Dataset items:

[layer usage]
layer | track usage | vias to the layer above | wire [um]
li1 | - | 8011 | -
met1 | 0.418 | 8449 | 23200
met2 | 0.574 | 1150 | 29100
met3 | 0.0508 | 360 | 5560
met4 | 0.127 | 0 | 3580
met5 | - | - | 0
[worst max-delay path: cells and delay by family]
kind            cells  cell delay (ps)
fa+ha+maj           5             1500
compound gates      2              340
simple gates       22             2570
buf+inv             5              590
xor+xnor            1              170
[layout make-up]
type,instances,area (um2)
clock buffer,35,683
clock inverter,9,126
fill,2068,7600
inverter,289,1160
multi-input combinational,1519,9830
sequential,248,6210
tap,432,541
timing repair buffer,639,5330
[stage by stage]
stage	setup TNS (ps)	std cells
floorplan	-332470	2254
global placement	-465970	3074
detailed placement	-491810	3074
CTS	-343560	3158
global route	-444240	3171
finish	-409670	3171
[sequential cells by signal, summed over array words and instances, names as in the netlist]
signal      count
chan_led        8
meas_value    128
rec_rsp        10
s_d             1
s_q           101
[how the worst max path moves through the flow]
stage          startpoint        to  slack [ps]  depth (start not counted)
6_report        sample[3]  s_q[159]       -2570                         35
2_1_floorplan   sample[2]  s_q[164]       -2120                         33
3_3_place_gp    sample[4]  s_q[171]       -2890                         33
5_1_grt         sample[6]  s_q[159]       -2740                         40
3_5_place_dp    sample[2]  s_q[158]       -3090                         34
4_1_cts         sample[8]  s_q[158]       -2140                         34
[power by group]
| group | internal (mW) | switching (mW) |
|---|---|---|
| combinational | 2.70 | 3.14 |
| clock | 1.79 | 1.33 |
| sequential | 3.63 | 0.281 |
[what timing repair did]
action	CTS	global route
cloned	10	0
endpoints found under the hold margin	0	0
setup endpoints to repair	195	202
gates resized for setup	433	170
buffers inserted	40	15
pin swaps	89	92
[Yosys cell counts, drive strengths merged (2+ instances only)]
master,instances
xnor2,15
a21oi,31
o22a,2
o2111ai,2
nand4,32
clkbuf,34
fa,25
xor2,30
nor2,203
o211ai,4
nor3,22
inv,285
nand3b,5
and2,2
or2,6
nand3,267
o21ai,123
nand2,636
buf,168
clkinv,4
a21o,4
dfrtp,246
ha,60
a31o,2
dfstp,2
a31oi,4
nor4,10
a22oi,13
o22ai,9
## src/rtl/cs_pkg.sv

```systemverilog
package cs_pkg;
    // slot array geometry
    localparam int unsigned SLOTS = 16;
    localparam int unsigned RES_W = 12;
    localparam int unsigned CNT_W = 8;

    // register byte offsets within the 256-byte window
    localparam logic [7:0] OFF_CTRL = 8'h00;
    localparam logic [7:0] OFF_FLAGS = 8'h04;
    localparam logic [7:0] OFF_IE = 8'h08;
    localparam logic [7:0] OFF_VECTOR = 8'h0C;
    localparam logic [7:0] OFF_STATUS = 8'h10;
    localparam logic [1:0] AREA_SLOTCTL = 2'h1;
    localparam logic [1:0] AREA_RESULT = 2'h2;

    // control word fields
    localparam int unsigned CTL_MODE_LSB = 0;
    localparam int unsigned CTL_ENABLE = 2;
    localparam int unsigned CTL_SW_START = 3;
    localparam int unsigned CTL_MULTI = 4;
    localparam int unsigned CTL_TRIG_SRC = 5;
    localparam int unsigned CTL_GLOBAL_IE = 6;
    localparam int unsigned CTL_OV_IE = 7;
    localparam int unsigned CTL_TOV_IE = 8;
    localparam int unsigned CTL_REF_ON = 9;
    localparam int unsigned CTL_START_LSB = 12;

    // slot control fields
    localparam int unsigned SC_CHAN_LSB = 0;
    localparam int unsigned SC_SEQ_END = 7;

    // reset values
    localparam logic [15:0] CTRL_RST = 16'h0000;
    localparam logic [15:0] IE_RST = 16'h0000;
    localparam logic [7:0] SLOTCTL_RST = 8'h00;

    // conversion_mode_sel codes
    localparam logic [1:0] MODE_SINGLE = 2'h0;
    localparam logic [1:0] MODE_SEQ_ONCE = 2'h1;
    localparam logic [1:0] MODE_REPEAT_SINGLE = 2'h2;
    localparam logic [1:0] MODE_REPEAT_SEQ = 2'h3;

    localparam logic [3:0] TEMP_CHANNEL = 4'hA;

    // irq_vector_word values
    localparam logic [5:0] VEC_NONE = 6'h00;
    localparam logic [5:0] VEC_OV = 6'h02;
    localparam logic [5:0] VEC_TOV = 6'h04;
    localparam logic [5:0] VEC_FLAG_BASE = 6'h06;

    // sampling window of the sample timer
    localparam int unsigned CLK_PERIOD_NS = 20;
    localparam int unsigned SAMPLE_TIME_NS = 80;
    localparam int unsigned SAMPLE_CYC = (SAMPLE_TIME_NS + CLK_PERIOD_NS - 1) / CLK_PERIOD_NS;

    typedef enum logic [1:0] {CS_IDLE, CS_SAMPLE, CS_CONVERT, CS_SEQ_WAIT} cs_phase_e;

    typedef struct packed {
        logic start;
        logic abort;
        logic [3:0] channel;
    } cs_conv_req_s;

    typedef struct packed {
        logic done;
        logic [RES_W-1:0] data;
    } cs_conv_res_s;

    // highest enabled pending source wins; overwrite first, then overrun, then slot 0 upward
    function automatic logic [5:0] cs_vector(input logic ov, input logic tov, input logic [SLOTS-1:0] pend);
        logic [5:0] v;
        v = VEC_NONE;
        for (int i = SLOTS - 1; i >= 0; i--) begin
            if (pend[i]) v = VEC_FLAG_BASE + 6'(2 * i);
        end
        if (tov) v = VEC_TOV;
        if (ov) v = VEC_OV;
        return v;
    endfunction : cs_vector
endpackage : cs_pkg

```

## src/rtl/cs_seq.sv

```systemverilog
// The AHB-Lite interface to the registers and the register addresses are this design's own decisions.
`timescale 1ns/1ns
`default_nettype none
// Contract
// - mode select: 00 single once, 01 sequence once, 10 single repeat, 11 sequence repeat
// - software start retriggers single-shot modes; other triggers need enable toggled
// - sequence-once fills consecutive slots from start slot, halts after end-marked slot
// - repeat-single converts continuously into the start slot, overwriting it
// - repeat-sequence ends each pass at end-marked slot; next trigger restarts
// - multi-sample: first trigger edge starts, later conversions start automatically
// - multi-sample ignores edges until a sequence-once run is done or enable toggled
// - clearing enable in single-once mode aborts at once; software waits busy first
// - clearing enable in repeat-single finishes current conversion then stops
// - clearing enable in sequence modes stops only when the sequence ends
// - mode zero with enable cleared aborts any activity immediately
// - without end-marked slot, software selects single mode before clearing enable
// - channel 1010 powers the reference, leaving pin and reference selection alone
// - eighteen irq sources: sixteen result flags, overwrite, timing overrun
// - result write sets slot flag; request needs slot enable and global enable
// - overwrite on unread slot rewrite; overrun on trigger during conversion
// - dma pulse per conversion in single modes, per sequence in sequence modes
// - vector word reports highest enabled pending source; disabled ones ignored
// - vector access clears overwrite or overrun if highest; flags untouched
// - result read clears its flag; software may also clear flags
// - remaining enabled pending sources keep requesting after one is serviced
// - vector: 0 none, 2 overwrite, 4 overrun, 6 upward in twos for slots
// - slot pointer advances per conversion in sequence modes, wraps 15 to 0 without end mark
module cs_seq #(
    parameter int unsigned SAMPLE_CYCLES = cs_pkg::SAMPLE_CYC
) (
    input wire logic hclk,
    input wire logic hresetn,
    input wire logic ce,
    input wire logic hsel,
    input wire logic [31:0] haddr,
    input wire logic [1:0] htrans,
    input wire logic hwrite,
    input wire logic [2:0] hsize,
    input wire logic [31:0] hwdata,
    input wire logic hready,
    output logic [31:0] hrdata,
    output logic hreadyout,
    output logic hresp,
    input wire logic sample_trigger_input,
    input wire cs_pkg::cs_conv_res_s conv_res,
    output cs_pkg::cs_conv_req_s conv_req,
    output logic busy,
    output logic dma_trigger,
    output logic irq_req,
    output logic ref_power_on
);
    import cs_pkg::*;

    typedef struct packed {
        cs_phase_e phase;
        logic [15:0] ctrl;
        logic [SLOTS-1:0] ie;
        logic [SLOTS-1:0] flags;
        logic [SLOTS-1:0] unread;
        logic ov;
        logic tov;
        logic [SLOTS-1:0][7:0] slotctl;
        logic [SLOTS-1:0][RES_W-1:0] result;
        logic [3:0] ptr;
        logic [CNT_W-1:0] samp_cnt;
        logic armed;
        logic multi_lock;
        logic en_prev;
        logic dma;
        logic conv_start;
        logic conv_abort;
        logic dph_sel;
        logic dph_wr;
        logic [7:0] dph_addr;
        logic [31:0] rdata;
    } cs_state_s;

    cs_state_s s_ff;
    cs_state_s nxt_s;

    logic trig_level;
    logic trig_rise;
    logic take;
    logic wr;
    logic [15:0] ctrl_now;
    logic [1:0] mode;
    logic en;
    logic en_rise;
    logic sw_trig;
    logic trig;
    logic multi_on;
    logic abort_now;
    logic conv_wr;
    logic seq_end_now;
    logic vec_access;
    logic [5:0] vec_now;
    logic [3:0] rd_idx;
    logic [3:0] wr_idx;
    logic [31:0] rd_mux;

    // trigger pin crosses into hclk through three stages
    cs_sync3 u_trig_sync (
        .hclk(hclk),
        .hresetn(hresetn),
        .ce(ce),
        .din(sample_trigger_input),
        .level(trig_level),
        .rise(trig_rise)
    );

    // bus phases: address taken when selected and ready, write data lands one cycle later
    assign take = hsel & htrans[1] & hready;
    assign wr = s_ff.dph_sel & s_ff.dph_wr;
    assign rd_idx = haddr[5:2];
    assign wr_idx = s_ff.dph_addr[5:2];
    assign vec_access = take && (haddr[7:0] == OFF_VECTOR);

    // a control write takes effect for the sequencer in its own data phase
    always_comb begin
        ctrl_now = s_ff.ctrl;
        if (wr && s_ff.dph_addr == OFF_CTRL) begin
            ctrl_now = hwdata[15:0];
            ctrl_now[CTL_SW_START] = 1'b0; // start bit is a strobe, never stored
        end
    end

    assign mode = ctrl_now[CTL_MODE_LSB +: 2];
    assign en = ctrl_now[CTL_ENABLE];
    assign en_rise = en & ~s_ff.en_prev;
    assign sw_trig = wr && s_ff.dph_addr == OFF_CTRL && hwdata[CTL_SW_START];
    assign trig = ctrl_now[CTL_TRIG_SRC] ? trig_rise : sw_trig;
    assign multi_on = ctrl_now[CTL_MULTI] && mode != MODE_SINGLE;
    assign abort_now = !en && mode == MODE_SINGLE && s_ff.phase != CS_IDLE;
    assign conv_wr = s_ff.phase == CS_CONVERT && conv_res.done && !abort_now;
    assign seq_end_now = s_ff.slotctl[s_ff.ptr][SC_SEQ_END];

    // disabled sources never reach the vector
    assign vec_now = cs_vector(s_ff.ov & s_ff.ctrl[CTL_OV_IE], s_ff.tov & s_ff.ctrl[CTL_TOV_IE],
                               s_ff.flags & s_ff.ie);

    // read mux sampled at the address phase so hrdata comes from a flop
    always_comb begin
        rd_mux = 32'h0000_0000;
        if (haddr[7:6] == AREA_SLOTCTL) begin
            rd_mux = {24'h00_0000, s_ff.slotctl[rd_idx]};
        end else if (haddr[7:6] == AREA_RESULT) begin
            rd_mux = {20'h0_0000, s_ff.result[rd_idx]};
        end else begin
            unique case (haddr[7:0])
                OFF_CTRL: rd_mux = {16'h0000, s_ff.ctrl};
                OFF_FLAGS: rd_mux = {16'h0000, s_ff.flags};
                OFF_IE: rd_mux = {16'h0000, s_ff.ie};
                OFF_VECTOR: rd_mux = {26'h000_0000, vec_now};
                OFF_STATUS: rd_mux = {29'h0000_0000, trig_level, ref_power_on, busy};
                default: rd_mux = 32'h0000_0000;
            endcase
        end
    end

    // next state: clears first, hardware sets after, so a set in the same cycle wins
    always_comb begin
        nxt_s = s_ff;
        nxt_s.dma = 1'b0;
        nxt_s.conv_start = 1'b0;
        nxt_s.conv_abort = 1'b0;
        nxt_s.dph_sel = take;
        nxt_s.dph_wr = hwrite;
        nxt_s.dph_addr = haddr[7:0];
        if (take && !hwrite) begin
            nxt_s.rdata = rd_mux;
        end
        nxt_s.ctrl = ctrl_now;
        nxt_s.en_prev = en;
        // software writes
        if (wr && s_ff.dph_addr == OFF_IE) begin
            nxt_s.ie = hwdata[15:0];
        end
        if (wr && s_ff.dph_addr == OFF_FLAGS) begin
            nxt_s.flags = s_ff.flags & ~hwdata[15:0];
        end
        if (wr && s_ff.dph_addr[7:6] == AREA_SLOTCTL) begin
            nxt_s.slotctl[wr_idx] = hwdata[7:0];
        end
        // reading a result slot retires its flag
        if (take && !hwrite && haddr[7:6] == AREA_RESULT) begin
            nxt_s.flags[rd_idx] = 1'b0;
            nxt_s.unread[rd_idx] = 1'b0;
        end
        // vector access retires only overwrite or overrun, and only the one that stands highest
        if (vec_access) begin
            if (vec_now == VEC_OV) begin
                nxt_s.ov = 1'b0;
            end else if (vec_now == VEC_TOV) begin
                nxt_s.tov = 1'b0;
            end
        end
        // enable toggled: re-arm hardware triggers and release the multi-sample lock
        if (en_rise) begin
            nxt_s.armed = 1'b1;
            nxt_s.multi_lock = 1'b0;
        end
        unique case (s_ff.phase)
            CS_IDLE: begin
                if (trig && en && (!ctrl_now[CTL_TRIG_SRC] || s_ff.armed) && !s_ff.multi_lock) begin
                    nxt_s.phase = CS_SAMPLE;
                    nxt_s.ptr = ctrl_now[CTL_START_LSB +: 4];
                    nxt_s.samp_cnt = '0;
                    nxt_s.multi_lock = multi_on;
                end
            end
            CS_SEQ_WAIT: begin
                // mid-sequence without multi-sample: each conversion waits for its trigger
                if (trig && !s_ff.multi_lock) begin
                    nxt_s.phase = CS_SAMPLE;
                    nxt_s.samp_cnt = '0;
                end
            end
            CS_SAMPLE: begin
                if (trig && !s_ff.multi_lock) begin
                    nxt_s.tov = 1'b1;
                end
                if (s_ff.samp_cnt == CNT_W'(SAMPLE_CYCLES - 1)) begin
                    nxt_s.phase = CS_CONVERT;
                    nxt_s.conv_start = 1'b1;
                end else begin
                    nxt_s.samp_cnt = s_ff.samp_cnt + 1'b1;
                end
            end
            CS_CONVERT: begin
                if (trig && !s_ff.multi_lock) begin
                    nxt_s.tov = 1'b1;
                end
                if (conv_wr) begin
                    if (s_ff.unread[s_ff.ptr]) begin
                        nxt_s.ov = 1'b1;
                    end
                    nxt_s.result[s_ff.ptr] = conv_res.data;
                    nxt_s.flags[s_ff.ptr] = 1'b1;
                    nxt_s.unread[s_ff.ptr] = 1'b1;
                    nxt_s.samp_cnt = '0;
                    if (!mode[0]) begin
                        // single-channel modes: one dma pulse per conversion
                        nxt_s.dma = 1'b1;
                        if (mode == MODE_REPEAT_SINGLE && en && multi_on) begin
                            nxt_s.phase = CS_SAMPLE;
                        end else begin
                            nxt_s.phase = CS_IDLE;
                        end
                        if (mode == MODE_SINGLE && ctrl_now[CTL_TRIG_SRC]) begin
                            nxt_s.armed = 1'b0;
                        end
                    end else if (seq_end_now) begin
                        // sequence complete; enable is only looked at here
                        nxt_s.dma = 1'b1;
                        nxt_s.ptr = ctrl_now[CTL_START_LSB +: 4];
                        if (mode == MODE_REPEAT_SEQ && en && multi_on) begin
                            nxt_s.phase = CS_SAMPLE;
                        end else begin
                            nxt_s.phase = CS_IDLE;
                        end
                        if (mode == MODE_SEQ_ONCE) begin
                            nxt_s.multi_lock = 1'b0;
                            nxt_s.armed = !ctrl_now[CTL_TRIG_SRC];
                        end
                    end else begin
                        // no end mark: pointer wraps from 15 to 0 and enable alone cannot stop it
                        nxt_s.ptr = s_ff.ptr + 4'h1;
                        nxt_s.phase = multi_on ? CS_SAMPLE : CS_SEQ_WAIT;
                    end
                end
            end
        endcase
        // immediate stop; the result in flight is dropped, the core is told to quit
        if (abort_now) begin
            nxt_s.phase = CS_IDLE;
            nxt_s.conv_abort = 1'b1;
            nxt_s.conv_start = 1'b0;
        end
    end

    always_ff @(posedge hclk or negedge hresetn) begin
        if (!hresetn) begin
            s_ff <= '0;
            s_ff.phase <= CS_IDLE;
            s_ff.ctrl <= CTRL_RST;
            s_ff.ie <= IE_RST;
            s_ff.slotctl <= {SLOTS{SLOTCTL_RST}};
        end else if (ce) begin
            s_ff <= nxt_s;
        end
    end

    // outputs; slave is zero-wait and always answers okay
    assign hrdata = s_ff.rdata;
    assign hreadyout = 1'b1;
    assign hresp = 1'b0;
    assign busy = s_ff.phase != CS_IDLE;
    assign dma_trigger = s_ff.dma;
    assign irq_req = s_ff.ctrl[CTL_GLOBAL_IE] && vec_now != VEC_NONE;
    assign conv_req.start = s_ff.conv_start;
    assign conv_req.abort = s_ff.conv_abort;
    assign conv_req.channel = s_ff.slotctl[s_ff.ptr][SC_CHAN_LSB +: 4];
    // temperature channel powers the reference only; selection and pin are left alone
    assign ref_power_on = s_ff.ctrl[CTL_REF_ON] || (busy && conv_req.channel == TEMP_CHANNEL);
endmodule : cs_seq
`default_nettype wire

```

## src/rtl/cs_sync3.sv

```systemverilog
`timescale 1ns/1ns
`default_nettype none
module cs_sync3 (
    input wire logic hclk,
    input wire logic hresetn,
    input wire logic ce,
    input wire logic din,
    output logic level,
    output logic rise
);
    typedef struct packed {
        logic [2:0] sh;
        logic lvl;
        logic rise;
    } cs_sync_s;

    cs_sync_s s_ff;
    cs_sync_s nxt_s;

    // stage 0 feeds only stage 1; the level moves once stages 1 and 2 agree
    always_comb begin
        nxt_s = s_ff;
        nxt_s.sh = {s_ff.sh[1:0], din};
        nxt_s.rise = 1'b0;
        if (s_ff.sh[2] == s_ff.sh[1]) begin
            nxt_s.lvl = s_ff.sh[2];
            nxt_s.rise = s_ff.sh[2] & ~s_ff.lvl;
        end
    end

    always_ff @(posedge hclk or negedge hresetn) begin
        if (!hresetn) begin
            s_ff <= '0;
        end else if (ce) begin
            s_ff <= nxt_s;
        end
    end

    assign level = s_ff.lvl;
    assign rise = s_ff.rise;
endmodule : cs_sync3
`default_nettype wire

```

## config.mk

```make
export PLATFORM = sky130hd
export DESIGN_NAME = cs_seq
export DESIGN_NICKNAME = d
export VERILOG_FILES = /design/src/rtl/cs_pkg.sv /design/src/rtl/cs_seq.sv /design/src/rtl/cs_sync3.sv
export SDC_FILE = /design/constraint.sdc
export NUM_CORES = 1
export LEC_CHECK = 0
export ABC_AREA = 1
export BUFFER_PORTS_ARGS = -buffer_cell sky130_fd_sc_hd__buf_4
export CAP_MARGIN = 40
export CORE_UTILIZATION = 35
export CTS_CLUSTER_SIZE = 12
export DETAILED_ROUTE_END_ITERATION = 16
export GPL_ROUTABILITY_DRIVEN = 0
export GPL_TIMING_DRIVEN = 1
export HOLD_SLACK_MARGIN = 0.15
export MAX_ROUTING_LAYER = met4
export SLEW_MARGIN = 20
export SYNTH_ARGS = -nofsm -noshare
export SYNTH_HDL_FRONTEND = slang
export SYNTH_SLANG_ARGS = --single-unit
```

## constraint.sdc

```tcl
create_clock -name hclk -period 4.32 [get_ports hclk]
set_input_delay 0.432 -clock hclk [delete_from_list [all_inputs] [get_ports hclk]]
set_output_delay 0.432 -clock hclk [all_outputs]
set_load 0.05 [all_outputs]
```

* Word-level counts from Yosys, hierarchy flattened *
Index checks and enable logic that the tools add are counted.

word-level totals
  register bits after elaboration = 452
  bits in latches = 0
  RAM bits = 0
  bits in read-only memories = 0
  bits of input ports = 89
  output and inout bits = 44
  word-level logic and storage cells = 249
  memories kept = 0

operators by class
  $add $sub $neg = 2
  multipliers = 0
  divide/modulo/power cells = 0
  order comparisons = 6
  eq/ne operators = 29
  shift operators = 0
  multiplexer cells = 88
  bitwise logic cells = 17
  reduce and logical (&&, ||, !) cells = 52

operators with widths
  cell                  count
  $bwmux W192           1
  $bwmux W128           1
  $mux W6               18
  $pmux W16 S5          1
  $mux W33              2
  $and A16 B16 Y16      4
  $bmux W8 S4           2
  $mux W16              4
  $bmux W12 S4          1
  $demux W12 S4         1
  $mux W8               5
  $mux W12              3
  $demux W8 S4          1
  $mux W32              1
  $not A16 Y16          2
  $or A16 B16 Y16       2
  $pmux W8 S4           1
  $logic_and A1 B1 Y1   27
  $mux W2               13
  $eq A8 B4 Y1 const B  3
  $mux W1               24
  $eq A8 B3 Y1 const B  2
  $logic_not A8 Y1      2
  $lt A4 B5 Y1 const B  3
  31 further kinds      70

* Longest topological paths before layout *
  word-level depth = 26
  depth in mapped cells = 22
  mapped depth without buffers = 22

* Cells and area by module *
A second synthesis with hierarchy kept.

second synthesis, totals
  cells, all modules = 2575
  area, all modules = 21390.5 sq um

modules (own cells, without submodules)
  module    instances  cells an instance  area each (sq um)  sequential area each (sq um)
  cs_seq    1          2550               21186.6            10760.3
  cs_sync3  1          25                 203.9              125.1

* Worst setup path after synthesis *
Ideal clock, no wire load.

  path type = register to output
  from = register s_ff[56] (netlist name)
  to = output ref_power_on
  data arrival time = 2.479 ns
  data required time = 3.888 ns
  path slack = 1.409 ns
  cell stages (with the launch flop) = 11
  path buffers = 2
  cells stage by stage = dfrtp_1 > inv_1 > clkbuf_1 > clkbuf_1 > a21oi_1 > o21ai_0 > o21ai_0 > nand2_1 > nand4_1 > nand3_1 > nand2_1

RTL lines
  element                 line           source
  start, declared         cs_seq.sv:78   cs_state_s s_ff;
  start signal, assigned  cs_seq.sv:289  s_ff <= nxt_s;
  end, declared           cs_seq.sv:50   output logic ref_power_on

* Final worst setup path *
  from = register s_ff[56] (netlist name)
  to = output ref_power_on

on the way
  word-level cells in the longest chain between the ends = 5

ends and longest elaborated chain
  element                        line           source
  $bmux W8 S4                    cs_seq.sv:302  assign conv_req.channel = s_ff.slotctl[s_ff.ptr][SC_CHAN_LSB +: 4];
  $mux W8 (not written as such)  cs_seq.sv:302
  $eq A4 B4 Y1                   cs_seq.sv:304  assign ref_power_on = s_ff.ctrl[CTL_REF_ON] || (busy && conv_req.channel == TEMP_CHANNEL);
  $logic_and A1 B1 Y1            cs_seq.sv:304
  $logic_or A1 B1 Y1             cs_seq.sv:304

Every way passes these cells. The select of a mux whose other input is x is not followed.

#### EXERCISE BRIEF
Would you copy every line of the entries in which "gates" appears?

#### TASK OUTPUT
compound gates      2              340
simple gates       22             2570
gates resized for setup	433	170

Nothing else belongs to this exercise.